The PCR-based detection and identification of the parasites causing human cutaneous leishmaniasis in the Iranian city of Ahvaz

M Ghasemian *, S Maraghi *, A R Samarbafzadeh , A Jelowdar *, M Kalantari
PMCID: PMC4090789  PMID: 21801499

Abstract

In Iran, Leishmania major or L. tropica cause almost all of the human cutaneous leishmaniasis (CL). Unfortunately, the detection methods frequently used for CL (the microscopical examination of direct smears or the culture of biopsies) are not very sensitive and the Leishmania species causing each case of CL in Iran is usually only tentatively identified from extrinsic factors, such as the case’s clinical manifestations and region of residence. Recently, however, a nested PCR that targets the parasites’ kinetoplast DNA has been used in the city of Ahvaz (the capital of the province of Khouzestan, in south–western Iran) to confirm the microscopical diagnosis of CL and to identify the causative parasites, to species level. Smears from the lesions on 100 suspected cases of CL were fixed, stained with Wright’s eosin–methylene blue, and checked for amastigotes under a light microscope. Scrapings from the same smears were then tested for leishmanial DNA, using a nested PCR that allows the DNA from L. tropica to be identified and distinguished from that of L. major. The 100 smears investigated were all found amastigote-positive by microscopy and PCR-positive for either L. major DNA (97 smears) or L. tropica DNA (three smears). The predominant species causing CL in Ahvaz is therefore L. major.

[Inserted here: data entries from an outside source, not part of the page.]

==> config.mk <==
export PLATFORM = sky130hd
export DESIGN_NAME = ght_exec
export DESIGN_NICKNAME = d
export VERILOG_FILES = /design/src/design/ght_pkg.sv /design/src/design/ght_exec.sv
export SDC_FILE = /design/constraint.sdc
export NUM_CORES = 1
export LEC_CHECK = 0
export ABC_AREA = 1
export BUFFER_PORTS_ARGS = -buffer_cell sky130_fd_sc_hd__buf_2
export CAP_MARGIN = 20
export CELL_PAD_IN_SITES_DETAIL_PLACEMENT = 1
export CELL_PAD_IN_SITES_GLOBAL_PLACEMENT = 1
export CORE_AREA = 5 5 42 44
export DETAILED_ROUTE_END_ITERATION = 10
export DIE_AREA = 0 0 47 49
export PLACE_DENSITY_LB_ADDON = 0.1
export SLEW_MARGIN = 20
export SYNTH_ARGS = -nofsm -noshare
export SYNTH_HDL_FRONTEND = slang
export SYNTH_SLANG_ARGS = --single-unit
==> constraint.sdc <==
create_clock -name vclk -period 0.8
set_input_delay 0.16 -clock vclk [all_inputs]
set_output_delay 0.16 -clock vclk [all_outputs]
set_load 0.03 [all_outputs]
==> src/design/ght_pkg.sv <==
// Shared types and constants for the generational handle table.
package ght_pkg;

    localparam int CMD_W    = 3;
    localparam int STATUS_W = 2;
    localparam int IDX_W    = 10;
    localparam int GEN_W    = 16;
    localparam int OBJ_W    = 32;
    localparam int FRESH_CAP = 65535;

    typedef enum logic [CMD_W-1:0] {
        CMD_REGISTER   = 3'd0,
        CMD_WRAP       = 3'd1,
        CMD_RESOLVE    = 3'd2,
        CMD_RELEASE    = 3'd3,
        CMD_UNREGISTER = 3'd4
    } cmd_t;

    typedef enum logic [STATUS_W-1:0] {
        ST_OK   = 2'd0,
        ST_NULL = 2'd1,
        ST_FULL = 2'd2,
        ST_MISS = 2'd3
    } status_t;

    typedef enum logic [1:0] {
        S_IDLE = 2'b01,
        S_EXEC = 2'b10
    } state_t;

    typedef struct packed {
        status_t status;
        logic    alloc;
        logic    pop;
        logic    fresh;
        logic    wrap_hit;
        logic    found;
        logic    release_slot;
    } ght_ctrl_t;

endpackage

==> src/design/ght_exec.sv <==
// Command decode: picks the action and status of one item from the read slot data.
module ght_exec (
    input  logic [ght_pkg::CMD_W-1:0] cmd,
    input  logic                      obj_null,
    input  logic                      sel_zero,
    input  logic                      idx_ok,
    input  logic                      obj_match,
    input  logic                      gen_match,
    input  logic                      slot_occ,
    input  logic                      can_pop,
    input  logic                      fresh_ok,
    output ght_pkg::ght_ctrl_t        ctrl
);
    import ght_pkg::*;

    ght_ctrl_t alloc_ctrl;

    always_comb
    begin
        alloc_ctrl = '0;
        alloc_ctrl.status = ST_FULL;
        if (can_pop)
        begin
            alloc_ctrl.status = ST_OK;
            alloc_ctrl.alloc  = 1'b1;
            alloc_ctrl.pop    = 1'b1;
        end
        else if (fresh_ok)
        begin
            alloc_ctrl.status = ST_OK;
            alloc_ctrl.alloc  = 1'b1;
            alloc_ctrl.fresh  = 1'b1;
        end
    end

    always_comb
    begin
        ctrl = '0;
        ctrl.status = ST_MISS;
        case (cmd)
            CMD_REGISTER:
            begin
                if (obj_null)
                    ctrl.status = ST_NULL;
                else
                    ctrl = alloc_ctrl;
            end
            CMD_WRAP:
            begin
                if (obj_null)
                    ctrl.status = ST_NULL;
                else if (idx_ok && obj_match)
                begin
                    ctrl.status   = ST_OK;
                    ctrl.wrap_hit = 1'b1;
                end
                else
                    ctrl = alloc_ctrl;
            end
            CMD_RESOLVE, CMD_RELEASE:
            begin
                if (sel_zero)
                    ctrl.status = ST_NULL;
                else if (idx_ok && gen_match && slot_occ)
                begin
                    ctrl.status       = ST_OK;
                    ctrl.found        = 1'b1;
                    ctrl.release_slot = (cmd == CMD_RELEASE);
                end
            end
            CMD_UNREGISTER:
            begin
                if (obj_null)
                    ctrl.status = ST_NULL;
                else if (idx_ok && obj_match)
                begin
                    ctrl.status       = ST_OK;
                    ctrl.release_slot = 1'b1;
                end
            end
            default:
            begin
                ctrl.status = ST_MISS;
            end
        endcase
    end

endmodule

# After elaboration in Yosys (flattened, before gate mapping)
# Cells that the tools add are included.
# totals
register_bits,0
latchBits,0
ramBits,0
rom_bits,0
inputBits,11
out_inout_bits,8
elab_cells,32
n_memories,0
# classes
add_sub_neg,0
n_mul,0
div,0
n_lt_le_gt_ge,0
n_eq_ne,4
shift,0
mux,23
bitwise_logic,0
reduce_logical,5
# op_table
op,count
2-bit two-way mux,9
6-bit two-way mux,2
3-bit two-way mux,3
2-bit case mux with 4 select lines,1
4-bit case mux with 2 select lines,1
3-bit by 2-bit == test with 1-bit output (second input constant),2
1-bit two-way mux,5
1-bit case mux with 4 select lines,1
3-bit by 1-bit == test with 1-bit output (second input constant),1
3-bit == test (second input constant),1
1-bit logical AND,3
3-bit logical NOT,1
1-bit case mux with 3 select lines,1
2-bit OR reduction,1

# Logic depth before layout (Yosys ltp)
# Gate-level depths: netlist of run 1.
# depth
word_depth,5
depth_mapped,5
ltp_nobuf,5

# Worst setup path before layout of run 1
# Ideal clock, no wire load.
# synth_timing
path_type,input-to-output
from,in cmd[2] in the netlist's numbering
to,out ctrl[1] in the netlist's numbering
t_arrival_ps,1271
required_ps,640
path_slack_ps,-631
stages,2
path_buffers,1
path_cell_list,buf_6 > nor4_1
# synth_rtl
element,line_no,source
start: declaration,ght_exec.sv:3,"input logic [ght_pkg::CMD_W-1:0] cmd,"
end: declaration,ght_exec.sv:12,output ght_pkg::ght_ctrl_t ctrl

==> results.md, run 1 <==
Final layout:
- The fraction of layout cells with a size suffix above 1 is 76.6%.
- The post-layout net count is 77.
- The number of flip-flops and latches is 0.
- The register area is 0 um^2.
- The antenna diode count is 0.
- The number of standard cells in the final layout excluding fillers is 80.
- The area growth from synthesis to final layout is 257%.
- The clock buffers instantiated in the layout total 0.

Floorplanning:
- The width of the die is 47 um.
- For this configuration, the core starts out at a cell density of ~12%.
- The die covers 2300 um^2.
- The initialized floorplan defines 14 standard-cell rows.
- The die outline height is 49 um.
- After floorplanning, the core was sized to cover between 1000 and 1500 um^2.
- The count of boundary I/O pins is 19.

STA:
- Static timing analysis puts the maximum clock frequency at 1020 MHz.
- The number of pins exceeding their max-slew limit in the final report came to 0.
- The worst setup slack after layout is -0.181 ns.
- Dividing the final minimum period by the clock period gives 123%.
- The total negative slack is -1.08 ns.
- Setup repair after global routing could not meet its margin everywhere.
- The number of endpoints with negative hold slack in the final report is 0.
- Headroom to the max-slew limit came out at 86.3%.
- Across all hold checks on the routed design, the worst slack comes to slightly below 0.6 ns.
- Setup violations remaining at the end of the flow were counted as 8.
- For the pin with the worst max-slew slack, the measured transition is 0.203 ns.
- The smallest clock period supported by the final layout is computed as 0.981 ns.

Setup path:
- The kind of capture point of the worst setup path is an output pin.
- On the critical path the largest part of the delay comes from buffers and inverters.
- In this run the worst setup path begins at obj_null.
- The cell type with the highest occurrence count on the critical path is buf_6.
- The worst setup path is launched from a primary input.
- The critical path goes through buf_6 > clkinvlp_4 > buf_4 > nand4_1 > nand3_2 > buf_6.
- The critical path's largest stage delay is 0.16 ns.
- STA puts the critical path data arrival time at 0.82 ns.
- In this run the worst path has a maximum fanout of 5.
- At the worst endpoint, the required time is 0.64 ns.
- Among all stages on the critical path, the largest delay is contributed by buf_4.
- The number of buffers and inverters on the critical path is 4.
- The critical path class is in -> out.

Power and ir drop:
- The areal power density over the cells is around 500 nW/um^2.
- The completed layout was analyzed and its total power is 0.305 mW.
- The analysis attributes to cell leakage a power of 0.257 nW.
- The maximum vdd ir drop is around 0.00019 V.

Logic synthesis:
- After synthesis, the largest family of logic cells by area is simple AND/OR/NAND/NOR gates.
- The xor and xnor area share after synthesis is 0%.
- The adder-cell area share of the yosys netlist is 0%.
- Summing the areas of all and, or, nand and nor instances in the mapped netlist gives 79.7% of the synthesized area.
- The synthesized instance count is 38.
- Summed over its instances, the top area cell type makes up 28.3% of the synthesized netlist area.
- The netlist area before placement is 173 um^2.
- The number of different library cells used by synthesis comes to 10.
- The synthesized area per cell is 4.54 um^2.
- The number of nets in the synthesized netlist is 49.
- The synthesized netlist devotes 2.90% of its cell area to compound gates.
- The biggest area contributor in the post-synthesis netlist is nor2_1.
- Of the post-synthesis cell area, the part taken by muxes is 0%.
- The warning count from the yosys run is 0.
- The share of synthesized area occupied by flip-flops and latches is 0%.
- By area the synthesized netlist is led by nor2_1, nand3_1, nand2_1, inv_1, nand4_1.

Placement:
- Detailed placement ended at an HPWL of 737 um.
- The congestion estimate from routability-driven global placement came to about 0.69.
- The cell total after placement is 79.
- The count of buffers added on input and output ports is 19.

Route:
- The detail route stage leaves a number of antenna-violating nets equal to 0.
- The sum of routed wire length over all layers is 878 um.
- The post-route DRC violation count is 0.
- The first detailed-routing pass took 2 iterations.
- The detailed-route vias per instance is 4.40.
- The total via count after detailed routing is 352.
- The per-cell routed wire length is approximately 11 um.
- The initial detailed-routing violation count is 1.

Global route:
- The total track usage is 8.28%.
- The number of global-route vias before repair is 376.
- The aggregate global routing overflow is 0.
- Entering global routing, the biggest net connects 9 pins.
- The wire length of the first global-routing pass is 1520 um.
- The number of antenna violations at the first check in global routing was 0.

Hold path:
- The worst min-delay path class is in -> out.
- The startpoint identified for the worst hold timing path is sel_zero.

Outcome:
- The run finished, with violations left.
- The final reports fail on negative setup slack.

Flow run:
- The count of maximum capacitance violations is 0.

Clock network:
- The number of hold buffers added after CTS is 0.
==> synthesized netlist by cell type <==
master,instances
nor2_1,13
nand3_1,7
nand2_1,6
inv_1,5
nand4_1,2
buf_6,1
nand3b_1,1
nor3_1,1
nor4_1,1
o21ai_1,1
==> metrics by stage <==
step                setup WS [ns]  util, %  cell area [um^2]
global placement           -0.323     29.6               415
detailed placement         -0.304     29.6               415
floorplan                  -0.103        -               268
global route               -0.223     43.9               616
finish                     -0.181     43.9               616
CTS                        -0.212     42.1               589
==> timing repair <==
action,4_1_cts,5_1_grt
buffers inserted,0,1
endpoints found under the hold margin,0,0
endpoints found under the setup margin,8,8
gates resized for setup,50,6
pin swaps,12,5
==> cells by family (layout without fill, tap and decap cells) <==
| kind of cell | after synthesis | in the layout |
|---|---|---|
| simple gates | 31 | 31 |
| buf+inv | 6 | 32 |
| compound gates | 1 | 1 |
==> final cells by class <==
| class | instances | area, um^2 |
|---|---|---|
| Multi-Input combinational cell | 32 | 273 |
| Tap cell | 16 | 20.0 |
| Inverter | 5 | 32.5 |
| Timing Repair Buffer | 27 | 290 |
| Fill cell | 173 | 786 |
==> cells in the final DEF, fill, tap and decap left out, drive strengths merged <==
master / Yosys / routed
nand2: 6 / 6
nand3b: 1 / 1
inv: 5 / 4
nor3: 1 / 1
o21ai: 1 / 1
nand3: 7 / 7
clkinvlp: 0 / 1
buf: 1 / 27
nor4: 1 / 1
nor2: 13 / 13
nand4: 2 / 2
==> power by group <==
part           switching (mW)  internal [mW]  leakage (nW)
sequential                  0              0             0
clock                       0              0             0
combinational           0.151          0.154         0.257
total                   0.151          0.154         0.257
==> metal layers <==
metal  vias up  track usage [%]  wire [um]
met3         0            0.738         73
li1        180                -          -
met5         -                0          0
met4         0                0          0
met1       159             10.7        340
met2        13             15.2        464
==> path summary, 6_finish.rpt <==
check,end,depth (start not counted)
hold / removal,ctrl[1],3
setup / recovery,ctrl[7],6
==> worst min-delay path, cell delays in order <==
cell and delay, ns:
buf_6 0.09, nor4_4 0.04, buf_6 0.12
No activity file was read; power rests on OpenSTA's default activity.
==> run 2, diff against run 1 <==
Settings changed: CORE_AREA 5 5 42 44 to 2 2 39 41, DIE_AREA 0 0 47 49 to 0 0 41 43.
==> run 2 against run 1 <==
Net effect:
- the flow still finishes with violations (negative setup slack)
- clock-buffer cell count stayed put
- fmax is 0.77% lower
- cell count is 1.3% lower
- utilization is 2.7 points lower
- via count is 1.1% lower
- critical path depth stayed put
- worst setup slack worse by 0.0076 ns
- global-route usage is 1.8 points higher
- sequential cell count stayed put
- combinational power is 7.5% lower
- critical path type unchanged
- largest power group unchanged
- highest routed layer is now met4
==> results.md, run 2 (synthesis gave the netlist of run 1 again) <==
Setup path:
- The element type at the critical path start is a primary input.
- The maximum fanout along the worst path is 6 (+1).
- The critical path class is in -> out.
- The worst endpoint required time came to 0.64 ns (about the same).
- The worst setup path is captured at an output pin.
- The worst endpoint data arrival time is 0.83 ns (about the same).

Outcome:
- The final reports fail on negative setup slack.
- The flow ran to the end, but the final reports show violations.

Final layout:
- The register area is 0 um^2 (unchanged).
- The number of flip-flops and latches is 0 (unchanged).
- The top cell types in the final layout, fill and taps aside, are buf_6, buf_4, nor2_4, nor2_1, nand2_1.
- The number of standard cells in the final layout excluding fillers is 79 (-1.3%).
- The fraction of layout cells with a size suffix above 1 is 74.6% (-2.0 points).
- The post-layout net count is 76 (-1.3%).
- The antenna diode count was 0 (unchanged).
- The area growth from synthesis to final layout is 230%.
- The core occupancy in the finished layout is 41.2% (-2.7 points).
- The clock buffer count was 0 (unchanged).
- The most frequent standard cell in the layout excluding fill and tap cells is buf_6.

STA:
- The worst setup slack after layout is -0.189 ns (-0.00759 ns).
- The total setup violations reported at the end of the flow came to 8 (unchanged).
- The number of endpoints with negative hold slack in the final report was 0 (unchanged).
- The relative max-transition margin came to 86.3% (-0.091 points).
- The peak clock frequency supported by timing is 1010 MHz (-0.77%).
- The share of the clock period used by the worst path after layout is 124% (+0.95 points).
- The slew at the pin closest to its max-slew limit was 0.205 ns (+0.00136 ns).
- Setup repair after global routing could not meet its margin everywhere.
- The number of pins exceeding their max-slew limit in the final report is 0 (unchanged).
- The post-layout minimum cycle time is 0.989 ns (+0.00759 ns).

Floorplanning:
- The starting density of the core is 12.5% (+0.16 points).
- The number of standard-cell rows in the floorplan is 14 (unchanged).
- The die outline height is 43 um (-12%).
- The width of the die is 41 um (-13%).
- The count of boundary I/O pins is 19 (unchanged).
- The total die area is 1760 um^2 (-23%).
- The core outline area is 1380 um^2 (-1.2%).

Global route:
- The number of antenna violations at the first check in global routing came to 0 (unchanged).
- The wire length of the first global-routing pass is 1320 um (-13%).
- The number of global-route vias before repair was 329 (-13%).
- The largest net degree at the start of global routing is 9 (unchanged).
- The aggregate global routing overflow is 0 (unchanged).
- The total track usage is 10.1% (+1.8 points).

Route:
- The per-cell routed wire length is 10.8 um (-1.2%).
- The total via count after detailed routing came to 348 (-1.1%).
- The initial detailed-routing violation count is 2 (+1).
- The sum of routed wire length over all layers was 857 um (-2.4%).
- The detailed-route vias per instance came to 4.41 (+0.12%).
- The first-pass iteration count of the detailed router is 2 (unchanged).
- The post-route DRC violation count is 0 (unchanged).
- The number of antenna-violating nets in the routed design was 0 (unchanged).

Power and ir drop:
- The maximum vdd ir drop came to 0.000181 V (-5.7%).
- The areal power density over the cells is 494 nW/um^2 (-0.42%).
- The leakage power came to 0.240 nW (-6.4%).

Hold path:
- The endpoint of the worst hold-timing path is ctrl[1].
- The startpoint identified for the worst hold timing path is sel_zero.
- The number of cells on the worst hold path is 3 (unchanged).
- The worst min-delay path class is in -> out.

Clock network:
- The number of hold buffers added after CTS is 0 (unchanged).

Flow run:
- The count of maximum capacitance violations is 0 (unchanged).

Placement:
- The cell total after placement came to 77 (-2.5%).
- The number of I/O port buffers came to 19 (unchanged).
- The final RePlAce weighted congestion is 0.705 (+2.8%).
- The setup slack at placement came to -0.309 ns (-0.00439 ns).
run 2: power by group:
part	switching, mW	internal, mW
combinational	0.145	0.136
sequential	0	0
clock	0	0
run 2: cell type report:
class,instances,area (um^2)
inverter,5,25.0
timing repair buffer,26,260
tap,16,20.0
multi-input combinational,32,265
fill,176,813
run 2: critical path: stages:
cell and delay [ns]:
buf_6 0.09, clkinvlp_4 0.10, buf_4 0.13, nand3_4 0.11
nor2_4 0.11, buf_6 0.13
run 2: per-layer routing:
metal  track usage, %  up-vias  share of wire [%]
li1                 -      177                  -
met1             12.3      156                 38
met2             18.1       13                 54
met3            0.524        2                5.7
met4             2.00        0                2.1
met5                0        -                  0
run 2: worst max-delay path by stage:
stage               startpoint  endpoint  slack, ns  depth (start not counted)
finish                obj_null   ctrl[5]      -0.19                          6
global route          obj_null   ctrl[4]      -0.23                          6
CTS                   obj_null   ctrl[7]      -0.22                          7
detailed placement      cmd[1]   ctrl[7]      -0.31                          6
global placement        cmd[1]   ctrl[7]      -0.34                          6
floorplan               cmd[2]   ctrl[1]      -0.10                          2
run 2: metrics by stage:
step | TNS, ns | total power [mW] | cell area [um^2] | hold WS, ns
floorplan | -0.368 | 0.123 | 268 | 0.367
global route | -1.56 | 0.301 | 571 | 0.581
CTS | -1.16 | 0.270 | 551 | 0.603
detailed placement | -2.07 | 0.197 | 400 | 0.671
global placement | -2.17 | 0.198 | 400 | 0.666
finish | -1.20 | 0.282 | 571 | 0.571
run 2: what timing repair did:
item / in CTS / in global routing
buffers inserted: 1 / 1
pin swaps: 10 / 4
gates resized for setup: 41 / 4
setup endpoints to repair: 8 / 8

The various forms of human leishmaniasis are an important public-health problem in many tropical and subtropical countries (WHO, 1990; Razmjou et al., 2009). The cutaneous form of the disease has a wide spectrum of clinical manifestations, depending on the causative species (WHO, 1990; Dowlati, 1996). Although such cutaneous leishmaniasis (CL) rarely causes severe morbidity, the lesions may take several months to heal and often leave ugly scars on the face or other exposed areas of skin. At least two species of Old World Leishmania are responsible for the CL seen in Iran, which usually presents as self-healing ulcerative lesions but occasionally takes on a metastatic form (Javadian et al., 1976; Nadim et al., 1977; Motazedian et al., 2006). Atypical, mucosal infections with leishmanial parasites have also been observed in Iran, albeit rarely (Yaghoobi, 2001).

Both zoonotic cutaneous leishmaniasis (ZCL) caused by Leishmania major and anthroponotic cutaneous leishmaniasis (ACL) caused by L. tropica occur in Iran, ZCL being endemic in rural areas in the centre, north–east, south–west and south–east of the country and ACL being largely confined to some large and medium-sized cities (Nadim et al., 1994). In the subtropical province of Khouzestan, which lies in south–western Iran and shares a border with Iraq, the annual incidence of CL has risen worryingly over the last decade, with major outbreaks of the disease in 2003 and 2004 and an increase in the percentage of CL cases attributed to L. major (Maraghi et al., 2007).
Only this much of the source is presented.